• _Required work_
Repeat the data below exactly. Include each line.

[Exercise input Boundary: Start]

Context: an optimization exercise on an open-source flow, tuned for small area, a short achievable clock period and few clock cycles per item. The choices shown serve that exercise and are no tape-out recipe. Only simulation tests tie the RTL to the original design; equivalence was not proved. Power figures rest on the tool's default switching activity, not on a simulated workload.

try-onyx:
==> flow/design.v (excerpt) <==
module yuv2rgb_top
(
	input logic CLOCK_50_I,
	input logic resetn,
	input logic in_valid,
	output logic in_ready,
	input logic [7:0] y,
	input logic [7:0] u,
	input logic [7:0] v,
	output logic out_valid,
	input logic out_ready,
	output logic [7:0] r,
	output logic [7:0] g,
	output logic [7:0] b
);
Size in the first run: about 960 cells after synthesis, about 74 flip-flops, about 54 I/O pins, roughly 9200 um^2 of cells after synthesis.
export LEC_CHECK = 0
export CAP_MARGIN = 20
export CORE_MARGIN = 2
export CORE_UTILIZATION = 40
export SETUP_SLACK_MARGIN = 4.5
export SLEW_MARGIN = 20
export SYNTH_HIERARCHICAL = 1
create_clock -name core_clock -period 8.0 [get_ports {CLOCK_50_I}]
standard.sh (not shown) runs the stock make flow with config.mk's settings and CLKGATE_MAP_FILE= SYNTH_SCRIPT=/design/flow/synth_recipe.tcl, a recipe that flattens the netlist after the stock synthesis.
==> flow/flow/run.sh <==
#!/bin/bash
# The standard layout (standard.sh: ORFS synthesis to final layout), with one
# change: the buffers that buffer_ports puts on every input and output port are
# plain sky130_fd_sc_hd__buf_1 cells instead of the default (a slow delay
# buffer).  Every port still gets its own buffer; the resizer may resize them.
set -euo pipefail
bash standard.sh "BUFFER_PORTS_ARGS=-buffer_cell sky130_fd_sc_hd__buf_1" finish > flow_standard.log 2>&1
Testbench counts of try-onyx, summed over its fixed seeds: cycles 32,016, pixels 32,000.
Setup changes, try-onyx to try-willow
Settings: SETUP_SLACK_MARGIN changed from 4.5 to 3.9.
--- outcome ---
The flow did not stop early for try-willow: all stages ran, and the layout cleared the timing, DRC and antenna checks. Going from try-onyx to try-willow, the met1 global-route usage was found to have gone up by 0.42 points. The number of inserted filler cells in the final layout reported for try-willow is greater than that of try-onyx by 98. try-willow vs try-onyx — non-clock buffering overhead in the final layout dropped 3.1 points. The met3 global-route usage in try-willow was lower than what try-onyx gave. try-willow — power 680 uW lower, try-onyx as reference. try-willow improves on try-onyx in via count. Sequential power delta (try-willow -> try-onyx): insignificant. Share of the clock period used by the worst path (higher): try-willow.
The following lists how try-indigo was set up differently from try-willow:
Settings: SETUP_SLACK_MARGIN: 3.9 -> 4.3.
==> comparison <==
- The wire length of the first global-routing pass of try-indigo was inferior to that of try-willow.
- Power share of the clock group was lower in try-indigo than in try-willow.
- Summary: largest voltage drop on the vdd net, try-indigo worse than try-willow
- In try-indigo, sum of met3 wire segment lengths after detailed routing is lower than in try-willow.
- On global-route usage, try-indigo tracks try-willow almost exactly.
Modified inputs, try-zinc compared to try-indigo
Settings: SETUP_SLACK_MARGIN: 4.3 -> 4.1.
Findings:
try-zinc: no failed stages, no open violations at the end. Summary of try-zinc over try-indigo: transition time at the pin with the least slew margin went down, total count of hold-check failures in the final report did not really move, final instance count without filler cells went down. [compare] base=try-indigo new=try-zinc: overall global routing resource usage saw little to no change, clock-net power about even, final cell area excluding filler cells lower, wire length was more or less identical, buffer count from post-CTS setup fixing went down by about 8%. The final reports for try-zinc and try-indigo show worst setup slack lower in the former.

* * *

== run 1 ==
Another version of the RTL of yuv2rgb_top (not shown whole).
Size in the first run: ~950 cells after synthesis, about 54 I/O pins, roughly 9300 um^2 of cells after synthesis.
==> flow/config.mk <==
export PLATFORM = sky130hd
export DESIGN_NAME = yuv2rgb_top
export DESIGN_NICKNAME = yuv2rgb_top
export VERILOG_FILES = /design/flow/design.v
export SDC_FILE = /design/flow/constraint.sdc
export NUM_CORES = 4
export LEC_CHECK = 0
export CAP_MARGIN = 20
export CORE_MARGIN = 2
export CORE_UTILIZATION = 40
export SETUP_SLACK_MARGIN = 4.35
export SLEW_MARGIN = 20
export SYNTH_HIERARCHICAL = 1
==> flow/constraint.sdc <==
create_clock -name core_clock -period 8.0 [get_ports {CLOCK_50_I}]
set_input_delay 1.6000 -clock core_clock [delete_from_list [all_inputs] [get_ports {CLOCK_50_I}]]
set_output_delay 1.6000 -clock core_clock [all_outputs]
set_load 0.01 [all_outputs]
Scripts as last shown in full above: flow/flow/run.sh
Looking at the reports, run 1 completed the entire flow and the layout it produced met the timing, DRC and antenna checks.
Testbench counts of run 1, summed over its fixed seeds: cycles 32,016, pixels 32,000.
Changes in run 2 relative to run 1:
- an added TNS_END_PERCENT of 0
### Flow results
The final layout from run 2, which completed every stage, passed the timing, DRC and antenna checks at the end of the flow. From run 1 to run 2 the numbers moved as follows: count of clock-net buffers in the final layout -1; cell area after layout -2.4%; post-synthesis to final-layout area growth -2.8 points; required time at the endpoint of the critical path +1.70 ns.
--- input diff run 2..run 3 ---
- TNS_END_PERCENT changed from 0 to 5
Number of nets with antenna violations after routing came out exactly the same in run 3 and run 2.
From run 2 to run 3 the numbers moved as follows: total routing usage reported by global routing held steady, layout cell share with drive strength beyond 1 neither gained nor lost much.
The arrival time reported for the critical path endpoint was comparable across run 3 and run 2.
Run 3 -> run 2: initial antenna violation count flat
Run 3 and run 2 ended up with nearly the same non-clock buffer count.
Reported for run 3 and run 2, minimum clock period after layout turned out identical to the last digit.
Re depth of the worst register-to-register path: no difference whatsoever between run 3 and run 2.
[compare] base=run 2 new=run 3: TritonCTS buffer count ~0 delta, number of diodes added for antenna fixing ~0 delta.

[separate check: timing with driven ports]
The flow's constraints put no driver on any port. The routed layouts listed below were extracted and timed again, unchanged, in two steps. Step 1 sets driving cells, clkbuf_16 on the clock port and buf_2 on the other inputs (assumed; they add their load-dependent delay and slew). Step 2 also shifts input and output timing later by t, the mid clock arrival at the registers, as if the neighbouring blocks saw the same clock. a / b / c = no drivers / after step 1 / after step 2; a / b = the first two.
run | t (ns) | slack for setup (ns) | latest minus earliest clock arrival (ns) | slew at the worst register clock pin (ns)
try-onyx | 0.392 | 4.207 / 4.207 / 3.964 | 0.016 / 0.017 | 0.07 / 0.07
try-willow | 0.397 | 4.088 / 4.096 / 3.715 | 0.020 / 0.020 | 0.08 / 0.08
try-indigo | 0.397 | 4.197 / 4.197 / 3.986 | 0.013 / 0.013 | 0.07 / 0.07
try-zinc | 0.399 | 4.157 / 4.157 / 3.899 | 0.018 / 0.018 | 0.07 / 0.07
run 1 | 0.393 | 4.380 / 4.355 / 4.015 | 0.014 / 0.013 | 0.07 / 0.07
run 2 | 0.398 | 4.344 / 4.348 / 3.970 | 0.016 / 0.015 | 0.07 / 0.07
run 3 | 0.398 | 4.344 / 4.348 / 3.970 | 0.016 / 0.015 | 0.07 / 0.07
After both steps setup and hold are still met in every run listed.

[Exercise input Boundary: End]

• _Problem solution_
Context: an optimization exercise on an open-source flow, tuned for small area, a short achievable clock period and few clock cycles per item. The choices shown serve that exercise and are no tape-out recipe. Only simulation tests tie the RTL to the original design; equivalence was not proved. Power figures rest on the tool's default switching activity, not on a simulated workload.

try-onyx:
==> flow/design.v (excerpt) <==
module yuv2rgb_top
(
	input logic CLOCK_50_I,
	input logic resetn,
	input logic in_valid,
	output logic in_ready,
	input logic [7:0] y,
	input logic [7:0] u,
	input logic [7:0] v,
	output logic out_valid,
	input logic out_ready,
	output logic [7:0] r,
	output logic [7:0] g,
	output logic [7:0] b
);
Size in the first run: about 960 cells after synthesis, about 74 flip-flops, about 54 I/O pins, roughly 9200 um^2 of cells after synthesis.
export LEC_CHECK = 0
export CAP_MARGIN = 20
export CORE_MARGIN = 2
export CORE_UTILIZATION = 40
export SETUP_SLACK_MARGIN = 4.5
export SLEW_MARGIN = 20
export SYNTH_HIERARCHICAL = 1
create_clock -name core_clock -period 8.0 [get_ports {CLOCK_50_I}]
standard.sh (not shown) runs the stock make flow with config.mk's settings and CLKGATE_MAP_FILE= SYNTH_SCRIPT=/design/flow/synth_recipe.tcl, a recipe that flattens the netlist after the stock synthesis.
==> flow/flow/run.sh <==
#!/bin/bash
# The standard layout (standard.sh: ORFS synthesis to final layout), with one
# change: the buffers that buffer_ports puts on every input and output port are
# plain sky130_fd_sc_hd__buf_1 cells instead of the default (a slow delay
# buffer).  Every port still gets its own buffer; the resizer may resize them.
set -euo pipefail
bash standard.sh "BUFFER_PORTS_ARGS=-buffer_cell sky130_fd_sc_hd__buf_1" finish > flow_standard.log 2>&1
Testbench counts of try-onyx, summed over its fixed seeds: cycles 32,016, pixels 32,000.
Setup changes, try-onyx to try-willow
Settings: SETUP_SLACK_MARGIN changed from 4.5 to 3.9.
--- outcome ---
The flow did not stop early for try-willow: all stages ran, and the layout cleared the timing, DRC and antenna checks. Going from try-onyx to try-willow, the met1 global-route usage was found to have gone up by 0.42 points. The number of inserted filler cells in the final layout reported for try-willow is greater than that of try-onyx by 98. try-willow vs try-onyx — non-clock buffering overhead in the final layout dropped 3.1 points. The met3 global-route usage in try-willow was lower than what try-onyx gave. try-willow — power 680 uW lower, try-onyx as reference. try-willow improves on try-onyx in via count. Sequential power delta (try-willow -> try-onyx): insignificant. Share of the clock period used by the worst path (higher): try-willow.
The following lists how try-indigo was set up differently from try-willow:
Settings: SETUP_SLACK_MARGIN: 3.9 -> 4.3.
==> comparison <==
- The wire length of the first global-routing pass of try-indigo was inferior to that of try-willow.
- Power share of the clock group was lower in try-indigo than in try-willow.
- Summary: largest voltage drop on the vdd net, try-indigo worse than try-willow
- In try-indigo, sum of met3 wire segment lengths after detailed routing is lower than in try-willow.
- On global-route usage, try-indigo tracks try-willow almost exactly.
Modified inputs, try-zinc compared to try-indigo
Settings: SETUP_SLACK_MARGIN: 4.3 -> 4.1.
Findings:
try-zinc: no failed stages, no open violations at the end. Summary of try-zinc over try-indigo: transition time at the pin with the least slew margin went down, total count of hold-check failures in the final report did not really move, final instance count without filler cells went down. [compare] base=try-indigo new=try-zinc: overall global routing resource usage saw little to no change, clock-net power about even, final cell area excluding filler cells lower, wire length was more or less identical, buffer count from post-CTS setup fixing went down by about 8%. The final reports for try-zinc and try-indigo show worst setup slack lower in the former.

* * *

== run 1 ==
Another version of the RTL of yuv2rgb_top (not shown whole).
Size in the first run: ~950 cells after synthesis, about 54 I/O pins, roughly 9300 um^2 of cells after synthesis.
==> flow/config.mk <==
export PLATFORM = sky130hd
export DESIGN_NAME = yuv2rgb_top
export DESIGN_NICKNAME = yuv2rgb_top
export VERILOG_FILES = /design/flow/design.v
export SDC_FILE = /design/flow/constraint.sdc
export NUM_CORES = 4
export LEC_CHECK = 0
export CAP_MARGIN = 20
export CORE_MARGIN = 2
export CORE_UTILIZATION = 40
export SETUP_SLACK_MARGIN = 4.35
export SLEW_MARGIN = 20
export SYNTH_HIERARCHICAL = 1
==> flow/constraint.sdc <==
create_clock -name core_clock -period 8.0 [get_ports {CLOCK_50_I}]
set_input_delay 1.6000 -clock core_clock [delete_from_list [all_inputs] [get_ports {CLOCK_50_I}]]
set_output_delay 1.6000 -clock core_clock [all_outputs]
set_load 0.01 [all_outputs]
Scripts as last shown in full above: flow/flow/run.sh
Looking at the reports, run 1 completed the entire flow and the layout it produced met the timing, DRC and antenna checks.
Testbench counts of run 1, summed over its fixed seeds: cycles 32,016, pixels 32,000.
Changes in run 2 relative to run 1:
- an added TNS_END_PERCENT of 0
### Flow results
The final layout from run 2, which completed every stage, passed the timing, DRC and antenna checks at the end of the flow. From run 1 to run 2 the numbers moved as follows: count of clock-net buffers in the final layout -1; cell area after layout -2.4%; post-synthesis to final-layout area growth -2.8 points; required time at the endpoint of the critical path +1.70 ns.
--- input diff run 2..run 3 ---
- TNS_END_PERCENT changed from 0 to 5
Number of nets with antenna violations after routing came out exactly the same in run 3 and run 2.
From run 2 to run 3 the numbers moved as follows: total routing usage reported by global routing held steady, layout cell share with drive strength beyond 1 neither gained nor lost much.
The arrival time reported for the critical path endpoint was comparable across run 3 and run 2.
Run 3 -> run 2: initial antenna violation count flat
Run 3 and run 2 ended up with nearly the same non-clock buffer count.
Reported for run 3 and run 2, minimum clock period after layout turned out identical to the last digit.
Re depth of the worst register-to-register path: no difference whatsoever between run 3 and run 2.
[compare] base=run 2 new=run 3: TritonCTS buffer count ~0 delta, number of diodes added for antenna fixing ~0 delta.

[separate check: timing with driven ports]
The flow's constraints put no driver on any port. The routed layouts listed below were extracted and timed again, unchanged, in two steps. Step 1 sets driving cells, clkbuf_16 on the clock port and buf_2 on the other inputs (assumed; they add their load-dependent delay and slew). Step 2 also shifts input and output timing later by t, the mid clock arrival at the registers, as if the neighbouring blocks saw the same clock. a / b / c = no drivers / after step 1 / after step 2; a / b = the first two.
run | t (ns) | slack for setup (ns) | latest minus earliest clock arrival (ns) | slew at the worst register clock pin (ns)
try-onyx | 0.392 | 4.207 / 4.207 / 3.964 | 0.016 / 0.017 | 0.07 / 0.07
try-willow | 0.397 | 4.088 / 4.096 / 3.715 | 0.020 / 0.020 | 0.08 / 0.08
try-indigo | 0.397 | 4.197 / 4.197 / 3.986 | 0.013 / 0.013 | 0.07 / 0.07
try-zinc | 0.399 | 4.157 / 4.157 / 3.899 | 0.018 / 0.018 | 0.07 / 0.07
run 1 | 0.393 | 4.380 / 4.355 / 4.015 | 0.014 / 0.013 | 0.07 / 0.07
run 2 | 0.398 | 4.344 / 4.348 / 3.970 | 0.016 / 0.015 | 0.07 / 0.07
run 3 | 0.398 | 4.344 / 4.348 / 3.970 | 0.016 / 0.015 | 0.07 / 0.07
After both steps setup and hold are still met in every run listed.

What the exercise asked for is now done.